Add that to the list of a hundred other questions I had for him.

“I must go,” he said to me.

“Where are we—”

“I, not you. I am summoned.” He drew a deep breath, not pleased at the nature of his summons.

“Should I stay here with—”

“No,” he said curtly. “Go. Trent will be . . .” I think he was about to say, “fine,” but stopped himself. Trent would not be fine. But this location in time and space could be returned to when Messenger chose to do so.

I returned to my abode.

It felt strange to be back after so little time, a thought that drew a wondering laugh from me. Had I reached the point where what had just occurred now seemed like a short day?

I read. Not the book of Isthil or any of the other more exalted texts left for my education. Instead I read one of the novels also provided for my amusement.

I wondered idly just who stocked my private library? Was there some sort of Messenger of Library Science who selected after careful screening? Or did some unseen servant scan the bestseller lists and run down to the local bookstore?

It was an amusing thought, and I needed amusing thoughts. I read for a while on the couch and then, finding myself more tired than the mere passage of hours could explain, slipped between cool sheets. Was there a maid who came and cleaned my room and changed the linens? There must have been, for these things were done. Someone provided me with clothing and laundered same after I threw them in a clothes hamper. Someone bought me food. Someone vacuumed. And brought me the book I was reading.

Maybe I should leave a thank-you note. But I suspected I would never meet whoever this person was. Just as I was confident that I would never really know where I was, how this place came to be.
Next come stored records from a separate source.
==> flow/design.v <==
module csr_file (
    input logic clk,
    input logic reset_n,
    input  logic [11:0] csr_addr,      
    input  logic [31:0] csr_wdata,
    input  logic        csr_wen,
    input  logic [2:0]  csr_op,    
    output logic [31:0] csr_rdata,
    input  logic timer_int,            
    input  logic [31:0] current_pc,   
    output logic trap_taken,
    output logic [31:0] trap_pc,  
    input  logic        mret_exec,      
    input logic is_ecall_instr, 
    output logic [31:0] mret_pc         
);
    logic [31:0] pc_anti_flush;
    localparam CSR_MSTATUS     = 12'h300;
    localparam CSR_MIE         = 12'h304;
    localparam CSR_MTVEC       = 12'h305;
    localparam CSR_MSCRATCH    = 12'h340;
    localparam CSR_MEPC        = 12'h341;
    localparam CSR_MCAUSE      = 12'h342;
    localparam CSR_MIP         = 12'h344;
    localparam CSR_WRITE = 3'b001;   
    localparam CSR_SET   = 3'b010;   
    localparam CSR_CLEAR = 3'b011;   
    logic [31:0] mstatus;   
    logic [31:0] mie;       
    logic [31:0] mtvec;     
    logic [31:0] mscratch;  
    logic [31:0] mepc;      
    logic [31:0] mcause;    
    logic [31:0] mip;       
    localparam TIMER_INT_CAUSE = 7;
    localparam ECALL_M_CAUSE =11; 
    always_comb begin
        case(csr_addr)
            CSR_MSTATUS:     csr_rdata = mstatus;
            CSR_MIE:         csr_rdata = mie;
            CSR_MTVEC:       csr_rdata = mtvec;
            CSR_MSCRATCH:    csr_rdata = mscratch;
            CSR_MEPC:        csr_rdata = mepc;
            CSR_MCAUSE:      csr_rdata = mcause;
            CSR_MIP:         csr_rdata = mip;
            default:         csr_rdata = 32'h0;
        endcase
    end
        logic mret_exec_delayed;
        always@(posedge clk , negedge reset_n) begin
            if(!reset_n) begin
                mret_exec_delayed =0;
            end
            else begin
                mret_exec_delayed = mret_exec;
            end
        end
            assign  trap_taken = (mstatus[3] && mip[7] && mie[7] && !mret_exec) || is_ecall_instr;  
    always_comb begin
        if (trap_taken) begin 
            if (mtvec[0] == 1'b0) begin
                trap_pc = {mtvec[31:2], 2'b00};
            end
                if (is_ecall_instr) begin
                    trap_pc = {mtvec[31:2], 2'b00} + (ECALL_M_CAUSE << 2);
                end
                else begin
                    trap_pc = {mtvec[31:2], 2'b00} + (TIMER_INT_CAUSE << 2);
                end
            end
        else begin
            trap_pc = 32'h0;  
        end
    end
    assign mret_pc = mepc;
    always_ff @(posedge clk or negedge reset_n) begin
        if (!reset_n) begin
            mstatus     <= 32'h0;
            mie         <= 32'h0;
            mtvec       <= 32'h0;
            mscratch    <= 32'h0; 
            mepc        <= 32'h0;  
            mcause      <= 32'h0;
            mip         <= 32'h0;
            pc_anti_flush<=32'h0;
        end
        else begin
            mip[7] <= timer_int; 
            if (mret_exec) begin
                mstatus[3] <= mstatus[7];
                mstatus[7] <= 1'b1;       
            end
        if(current_pc != 0) 
            pc_anti_flush = current_pc;
            else if (trap_taken) begin
                mepc <= pc_anti_flush & 32'hFFFF_FFFE;;  
                if (is_ecall_instr) begin
                    mcause <= {1'b0, 27'b0, 4'd11};  
                end
                else begin
                    mcause <= {1'b1, 27'b0, 4'd7};  
                end
                mstatus[7] <= mstatus[3];   
                mstatus[3] <= 1'b0;     
                mip[7] <= 1'b0;   
            end
            if (csr_wen) begin
                case(csr_addr) 
                    CSR_MSTATUS: begin
                        case(csr_op)
                            CSR_WRITE: mstatus <= csr_wdata;  
                            CSR_SET:   mstatus <= mstatus | csr_wdata;  
                            CSR_CLEAR: mstatus <= mstatus & ~csr_wdata;  
                        endcase
                    end
                    CSR_MIE: begin
                        case(csr_op)
                            CSR_WRITE: mie <= csr_wdata; 
                            CSR_SET:   mie <= mie | csr_wdata;
                            CSR_CLEAR: mie <= mie & ~csr_wdata;
                        endcase
                    end
                    CSR_MTVEC: begin
                        case(csr_op) 
                            CSR_WRITE: mtvec <= csr_wdata;  
                            CSR_SET:   mtvec <= (mtvec | csr_wdata);  
                            CSR_CLEAR: mtvec <= (mtvec & ~csr_wdata); 
                        endcase
                    end
                    CSR_MSCRATCH: begin
                        case(csr_op)
                            CSR_WRITE: mscratch <= csr_wdata;
                            CSR_SET:   mscratch <= mscratch | csr_wdata;
                            CSR_CLEAR: mscratch <= mscratch & ~csr_wdata;
                        endcase
                    end
                    CSR_MEPC: begin
                        case(csr_op) 
                            CSR_WRITE: mepc <= csr_wdata & 32'hFFFF_FFFE;  
                            CSR_SET:   mepc <= (mepc | csr_wdata) & 32'hFFFF_FFFE;
                            CSR_CLEAR: mepc <= (mepc & ~csr_wdata) & 32'hFFFF_FFFE;
                        endcase
                    end
                    CSR_MCAUSE: begin
                        case(csr_op)
                            CSR_WRITE: mcause <= csr_wdata;
                            CSR_SET:   mcause <= mcause | csr_wdata;
                            CSR_CLEAR: mcause <= mcause & ~csr_wdata;
                        endcase
                    end
                endcase
            end
       end
    end
endmodule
When I had opened the door to the outside, only the brooding, sinister yellow mist had met me. This place might be on the same patch of land where I had first materialized. Or it might be deep within the earth. Or suspended in a cloud.

I wondered if Messenger had the answer to all these questions. I wondered if all would be revealed to me when I at last assumed his position.
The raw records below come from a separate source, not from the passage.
==> design.v <==
module data_mem #(
    parameter DEPTH = 1024
)(
  input  wire        clk_i,          
  input  wire        rst_i,          
  input  wire        cyc_i,          
  input  wire        stb_i,          
  input  wire [31:0] adr_i,          
  input  wire        we_i,           
  input  wire [3:0]  sel_i,
  input  wire [31:0] dat_i,          
  output reg  [31:0] dat_o,          
  output reg         ack_o          
);
logic wb_acc;
logic mem_write, mem_read;
assign wb_acc = cyc_i & stb_i; 
assign mem_write = wb_acc &  we_i;
assign mem_read  = wb_acc & ~we_i;
assign ack_o = wb_acc;
logic [6:0] word_addr;
assign word_addr = adr_i[8:2];
logic [31:0] dmem [0:1023];
always_ff @(posedge clk_i) begin 
    if(mem_write) begin 
        if(sel_i[0]) dmem[word_addr][7:0]   <= dat_i[7:0];
        if(sel_i[1]) dmem[word_addr][15:8]  <= dat_i[15:8];
        if(sel_i[2]) dmem[word_addr][23:16] <= dat_i[23:16];
        if(sel_i[3]) dmem[word_addr][31:24] <= dat_i[31:24];
    end
end
logic [31:0] data_o_reg, mem_rdata;
assign mem_rdata = dmem[word_addr];
n_bit_reg #(
    .n(32) 
) data_o_reg_inst (
    .clk(clk_i),
    .reset_n (~rst_i     ),
    .data_i  (mem_rdata  ),
    .data_o  (data_o_reg ),
    .wen     (1'b1       )
);
assign dat_o = data_o_reg;
endmodule
module n_bit_dec #(
    parameter n = 2
)(
    input logic [n-1:0] in,
    output logic [(1<<n) - 1:0] out
);
    assign out = 1 << in;
endmodule : n_bit_dec
module n_bit_dec_with_en #(
    parameter n = 2
)(
    input logic [n-1:0] in,
    input logic en,
    output logic [(1<<n) - 1:0] out
);
    assign out = en << in;
endmodule : n_bit_dec_with_en
module mux4x1 #(
    parameter n = 4
)(
    input logic [n-1:0] in0, in1, in2, in3,
    input logic [1:0] sel,
    output logic [n-1:0]out
);
    always_comb begin 
        case(sel) 
            0: out = in0;
            1: out = in1;
            2: out = in2;
            3: out = in3;
        endcase
    end
endmodule
module mux2x1 #(
    parameter n = 4
)(
    input logic [n-1:0] in0, in1,
    input logic sel,
    output logic [n-1:0] out
);
     always_comb begin 
        case(sel) 
            0: out = in0;
            1: out = in1;
        endcase
    end   
endmodule
module mux3x1 #(
    parameter n = 32
)(
    input wire  [ 1 :0] sel,
    input wire  [n-1:0] in0,
    input wire  [n-1:0] in1,
    input wire  [n-1:0] in2,
    output wire [n-1:0] out
);
    wire sel0, sel1, sel2;
    assign sel0 = ~sel[1] & ~sel[0]; 
    assign sel1 = ~sel[1] &  sel[0]; 
    assign sel2 =  sel[1] & ~sel[0];  
    assign out =  {n{sel0}} & in0
                | {n{sel1}} & in1
                | {n{sel2}} & in2;
endmodule
module one_hot_mux4x1 #(
    parameter n = 1
) (
    input logic [3:0] sel, 
    input logic [n-1:0] in0, in1, in2, in3,
    output logic [n-1:0] out
);
    assign out =   in0 & {n{sel[0]}}
                 | in1 & {n{sel[1]}}
                 | in2 & {n{sel[2]}}
                 | in3 & {n{sel[3]}}; 
endmodule : one_hot_mux4x1
module one_hot_mux2x1 #(
    parameter n = 1
) (
    input logic [1:0] sel, 
    input logic [n-1:0] in0, in1,
    output logic [n-1:0] out
);
    assign out =   in0 & {n{sel[0]}}
                 | in1 & {n{sel[1]}}; 
endmodule : one_hot_mux2x1
module one_hot_mux3x1 #(
    parameter n = 1
) (
    input logic [2:0] sel, 
    input logic [n-1:0] in0, in1, in2,
    output logic [n-1:0] out
);
    assign out =   in0 & {n{sel[0]}}
                 | in1 & {n{sel[1]}}
                 | in2 & {n{sel[2]}}; 
endmodule : one_hot_mux3x1
module n_bit_reg #(
    parameter n = 8,
    parameter RESET_VALUE = 0
)(
    input logic clk, 
    input logic reset_n,
    input logic wen, 
    input logic  [n-1:0] data_i, 
    output logic [n-1:0] data_o
);
    logic [n-1:0] n_bit_reg;
    always_ff @(posedge clk, negedge reset_n) begin 
        if(~reset_n)begin 
            n_bit_reg <= RESET_VALUE;
        end else if (wen) begin 
            n_bit_reg <= data_i;
        end
    end
    assign data_o = n_bit_reg;
endmodule : n_bit_reg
I wondered if my mother missed me. Or if she didn’t even know I was gone. When I was young I’d read the story of a boy who went off on adventures but had a golem to take his place so that no one ever noticed he was gone.
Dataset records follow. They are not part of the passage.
`flow/design.v`:
```
module c_extension_controller (
    input  logic        clk,
    input  logic        reset_n,
    input  logic [31:0] current_pc,      
    output logic [31:0] next_pc,         
    output logic        hold_pc,         
    input  logic [31:0] raw_inst,        
    output logic [31:0] decompressed_inst,  
    output logic [31:0] corrected_pc,       
    output logic        inst_valid          
);
    typedef enum logic [2:0] {
        STATE_NORMAL,    
        STATE_SECOND16,  
        STATE_SPLIT32,   
        STATE_ERROR      
    } state_t;
    state_t current_state, next_state;
    logic [15:0] saved_half;         
    logic [31:0] saved_pc;           
    logic [31:0] raw_inst_saved;     
    logic is_compressed;             
    logic is_lower_compressed;     
    logic is_upper_compressed;     
    logic v_inst, second_comp;     
    assign is_lower_compressed = v_inst && (raw_inst[1:0] != 2'b11);
    assign is_upper_compressed = v_inst && (raw_inst[17:16] != 2'b11);
    logic [31:0] compressed_input;
    always_ff @(posedge clk or negedge reset_n) begin
        if (!reset_n) begin
            current_state <= STATE_NORMAL;
            saved_half <= 16'h0;
            saved_pc <= 32'h0;
            raw_inst_saved <= 32'h0;
            v_inst <= 0;
        end else begin
            v_inst <= 1;
            current_state <= next_state;
            raw_inst_saved <= raw_inst;
case (current_state)
    STATE_NORMAL: begin
        if (is_lower_compressed && !is_upper_compressed) begin
            saved_half <= raw_inst[31:16];   
            saved_pc <= current_pc;          
        end
    end
    STATE_SECOND16: begin
    end 
    STATE_SPLIT32:begin 
    end 
     default: begin
    end
endcase
        end
    end
    always_comb begin
        next_state = current_state;
        next_pc = current_pc + 4;     
        hold_pc = 1'b0;               
        compressed_input = raw_inst;  
        corrected_pc = current_pc;    
        inst_valid = 1'b1;            
        is_compressed = 1'b0;         
        case (current_state)
            STATE_NORMAL: begin 
                if (is_lower_compressed) begin
                    is_compressed = 1'b1;
                    corrected_pc = current_pc;
                    if (is_upper_compressed) begin
                        second_comp = 1'b1; 
                        next_state = STATE_SECOND16;
                        next_pc = current_pc;      
                        compressed_input = {16'b0, raw_inst[15:0]};
                        hold_pc = 1'b1;            
                    end else begin
                        next_state = STATE_SPLIT32;
                        second_comp = 1'b0;
                        next_pc = current_pc + 4;  
                        compressed_input = {16'b0, raw_inst[15:0]};
                        hold_pc = 1'b0;            
                    end
                end else begin
                    is_compressed = 1'b0;
                    corrected_pc = current_pc;
                    compressed_input = raw_inst;
                    next_state = STATE_NORMAL;
                    next_pc = current_pc + 4;
                    hold_pc = 1'b0;
                end
            end
            STATE_SECOND16: begin
                is_compressed = 1'b1;
                compressed_input = {16'b0, raw_inst_saved[31:16]};
                corrected_pc = current_pc + 2;  
                next_state = STATE_NORMAL;
                next_pc = current_pc + 4;   
                hold_pc = 1'b0;             
            end
            STATE_SPLIT32: begin
                compressed_input = {raw_inst[15:0], saved_half};
                is_compressed = 1'b0;          
                corrected_pc = saved_pc;       
                if (is_upper_compressed) begin
                    next_state = STATE_SECOND16;
                    next_pc = current_pc;      
                    hold_pc = 1'b1;            
                end else begin
                    next_state = STATE_NORMAL;
                    next_pc = current_pc + 4;  
                    hold_pc = 1'b0;            
                end
                inst_valid = 1'b1;
            end
            STATE_ERROR: begin
                inst_valid = 1'b0;
                next_state = STATE_NORMAL;
                next_pc = current_pc + 4;   
                hold_pc = 1'b0;             
            end
            default: begin
                next_state = STATE_NORMAL;
                inst_valid = 1'b0;
                next_pc = current_pc + 4;
            end
        endcase
    end
    instruction_decompressor decomp (
        .decompressor_en(is_compressed),
        .compressed_inst(compressed_input),   
        .decompressed_inst(decompressed_inst)  
    );
endmodule
`timescale 1ns / 1ps
module instruction_decompressor(
    input  logic         decompressor_en,
    input  logic [31:0]  compressed_inst,
    output logic [31:0]  decompressed_inst
);
    logic [15:0] compressed_instr;
    assign compressed_instr = compressed_inst[15:0];
    always_comb begin
        if (!decompressor_en)
            decompressed_inst = compressed_inst;
        else begin
            case ({compressed_instr[15:13], compressed_instr[1:0]})
                5'b00000: decompressed_inst = {2'b00, compressed_instr[10:7], compressed_instr[12:11],
                                compressed_instr[5], compressed_instr[6], 2'b00,
                                5'd2, 3'b000, 2'b01, compressed_instr[4:2], 7'b0010011};
                5'b01000: decompressed_inst = {5'b00000, compressed_instr[5], compressed_instr[12:10],
                                compressed_instr[6], 2'b00, 2'b01, compressed_instr[9:7],
                                3'b010, 2'b01, compressed_instr[4:2], 7'b0000011};
                5'b11000: decompressed_inst = {5'b00000, compressed_instr[5], compressed_instr[12],
                                2'b01, compressed_instr[4:2], 2'b01, compressed_instr[9:7],
                                3'b010, compressed_instr[11:10], compressed_instr[6], 2'b00,
                                7'b0100011};
                5'b00001: begin
                    if (compressed_instr[12:2] == 11'b0)
                        decompressed_inst = {25'b0, 7'b0010011};
                    else
                        decompressed_inst = {{7{compressed_instr[12]}}, compressed_instr[6:2],
                                compressed_instr[11:7], 3'b000, compressed_instr[11:7],
                                7'b0010011};
                end
                5'b00101: decompressed_inst = {compressed_instr[12], compressed_instr[8],
                                compressed_instr[10:9], compressed_instr[6],
                                compressed_instr[7], compressed_instr[2],
                                compressed_instr[11], compressed_instr[5:3],
                                compressed_instr[12], {8{compressed_instr[12]}},
                                5'd1, 7'b1101111};
                5'b01001: decompressed_inst = {{7{compressed_instr[12]}}, compressed_instr[6:2],
                                5'd0, 3'b000, compressed_instr[11:7],
                                7'b0010011};
                5'b01101: begin
                    if (compressed_instr[11:7] == 5'd2)
                        decompressed_inst = {{3{compressed_instr[12]}}, compressed_instr[4],
                                compressed_instr[3], compressed_instr[5],
                                compressed_instr[2], compressed_instr[6], 4'b0000,
                                5'd2, 3'b000, 5'd2, 7'b0010011};
                    else
                        decompressed_inst = {{15{compressed_instr[12]}}, compressed_instr[6:2],
                                compressed_instr[11:7], 7'b0110111};
                end
                5'b10001: begin
                    if ((compressed_instr[12:10] == 3'b011) && (compressed_instr[6:5] == 2'b00))
                        decompressed_inst = {7'b0100000, 2'b01, compressed_instr[4:2],
                                2'b01, compressed_instr[9:7], 3'b000,
                                2'b01, compressed_instr[9:7], 7'b0110011};
                    else if ((compressed_instr[12:10] == 3'b011) && (compressed_instr[6:5] == 2'b01))
                        decompressed_inst = {7'b0000000, 2'b01, compressed_instr[4:2],
                                2'b01, compressed_instr[9:7], 3'b100,
                                2'b01, compressed_instr[9:7], 7'b0110011};
                    else if ((compressed_instr[12:10] == 3'b011) && (compressed_instr[6:5] == 2'b10))
                        decompressed_inst = {7'b0000000, 2'b01, compressed_instr[4:2],
                                2'b01, compressed_instr[9:7], 3'b110,
                                2'b01, compressed_instr[9:7], 7'b0110011};
                    else if ((compressed_instr[12:10] == 3'b011) && (compressed_instr[6:5] == 2'b11))
                        decompressed_inst = {7'b0000000, 2'b01, compressed_instr[4:2],
                                2'b01, compressed_instr[9:7], 3'b111,
                                2'b01, compressed_instr[9:7], 7'b0110011};
                    else if (compressed_instr[11:10] == 2'b10)
                        decompressed_inst = {{7{compressed_instr[12]}}, compressed_instr[6:2],
                                2'b01, compressed_instr[9:7], 3'b111,
                                2'b01, compressed_instr[9:7], 7'b0010011};
                    else if ((compressed_instr[12] == 1'b0) && (compressed_instr[6:2] == 5'b0))
                        decompressed_inst = 32'b0;
                    else if (compressed_instr[11:10] == 2'b00)
                        decompressed_inst = {7'b0000000, compressed_instr[6:2],
                                2'b01, compressed_instr[9:7], 3'b101,
                                2'b01, compressed_instr[9:7], 7'b0010011};
                    else
                        decompressed_inst = {7'b0100000, compressed_instr[6:2],
                                2'b01, compressed_instr[9:7], 3'b101,
                                2'b01, compressed_instr[9:7], 7'b0010011};
                end
                5'b10101: decompressed_inst = {compressed_instr[12], compressed_instr[8],
                                compressed_instr[10:9], compressed_instr[6],
                                compressed_instr[7], compressed_instr[2],
                                compressed_instr[11], compressed_instr[5:3],
                                compressed_instr[12], {8{compressed_instr[12]}},
                                5'd0, 7'b1101111};
                5'b11001: decompressed_inst = {{4{compressed_instr[12]}}, compressed_instr[6],
                                compressed_instr[5], compressed_instr[2], 5'd0,
                                2'b01, compressed_instr[9:7], 3'b000,
                                compressed_instr[11], compressed_instr[10],
                                compressed_instr[4], compressed_instr[3],
                                compressed_instr[12], 7'b1100011};
                5'b11101: decompressed_inst = {{4{compressed_instr[12]}}, compressed_instr[6],
                                compressed_instr[5], compressed_instr[2], 5'd0,
                                2'b01, compressed_instr[9:7], 3'b001,
                                compressed_instr[11], compressed_instr[10],
                                compressed_instr[4], compressed_instr[3],
                                compressed_instr[12], 7'b1100011};
                5'b00010: decompressed_inst = {7'b0000000, compressed_instr[6:2],
                                compressed_instr[11:7], 3'b001,
                                compressed_instr[11:7], 7'b0010011};
                5'b01010: decompressed_inst = {4'b0000, compressed_instr[3:2],
                                compressed_instr[12], compressed_instr[6:4],
                                2'b0, 5'd2, 3'b010,
                                compressed_instr[11:7], 7'b0000011};
                5'b11010: decompressed_inst = {4'b0000, compressed_instr[8:7],
                                compressed_instr[12], compressed_instr[6:2],
                                5'd2, 3'b010, compressed_instr[11:9],
                                2'b00, 7'b0100011};
                5'b10010: begin
                    if (compressed_instr[6:2] == 5'd0) begin
                        if (compressed_instr[12] && (compressed_instr[11:7] != 5'b0))
                            decompressed_inst = {12'b0, compressed_instr[11:7], 3'b000,
                                   5'd1, 7'b1100111};
                        else
                            decompressed_inst = {12'b0, compressed_instr[11:7], 3'b000,
                                   5'd0, 7'b1100111};
                    end else if (compressed_instr[11:7] != 5'b0) begin
                        if (compressed_instr[12] == 1'b0)
                            decompressed_inst = {7'b0000000, compressed_instr[6:2],
                                   5'd0, 3'b000, compressed_instr[11:7],
                                   7'b0110011};
                        else
                            decompressed_inst = {7'b0000000, compressed_instr[6:2],
                                   compressed_instr[11:7], 3'b000,
                                   compressed_instr[11:7], 7'b0110011};
                    end else begin
                        decompressed_inst = 32'b0;
                    end
                end
                default: decompressed_inst = compressed_inst;
            endcase
        end
    end
endmodule
```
Was it like that? Was there a simulation of me back at home, back at school?

I wondered and at some point fell into a troubled sleep full of dreams.

My dreams were visited by burning boys, demons in human shape, a figure with auburn hair who alternately drifted just out of sight or appeared with flesh eaten away like a leper.

I dallied in dreamland imagining the moment when Messenger offered Ariadne a game. I imagined his desperate hope that she would prevail, and his horror when he saw that she would not.

I dreamed of the way he must have felt when he dived into her mind, invading the sanctuary of the person he loved, and found there the one thing she feared most.

My God, how had he done it? How had he done that to the one he loved?

No choice, I thought, yet had not Oriax hinted that we still had free will, at least a little?

But most of all, I dreamed of Trent in his punishment. Those dreams had a peculiar reality to them. I saw him as he was, as a boy, as a mean young sadist with a mind full of hate, but now confined to a wheelchair.

I often remain aware in my dreams, but this was on a whole different level. I wasn’t just lucidly dreaming, I felt I was observing actual events. The scenes lacked the distortion of dreams, they were clear and sequential. The level of detail, too, was most un-dreamlike, for in these visions there was not only sight but sound, and not only the obvious sounds, but the subtler ones as well. I heard the electric whine of his wheelchair. I heard the strained quality of his voice as he learned to speak with diaphragm muscles affected by paralysis.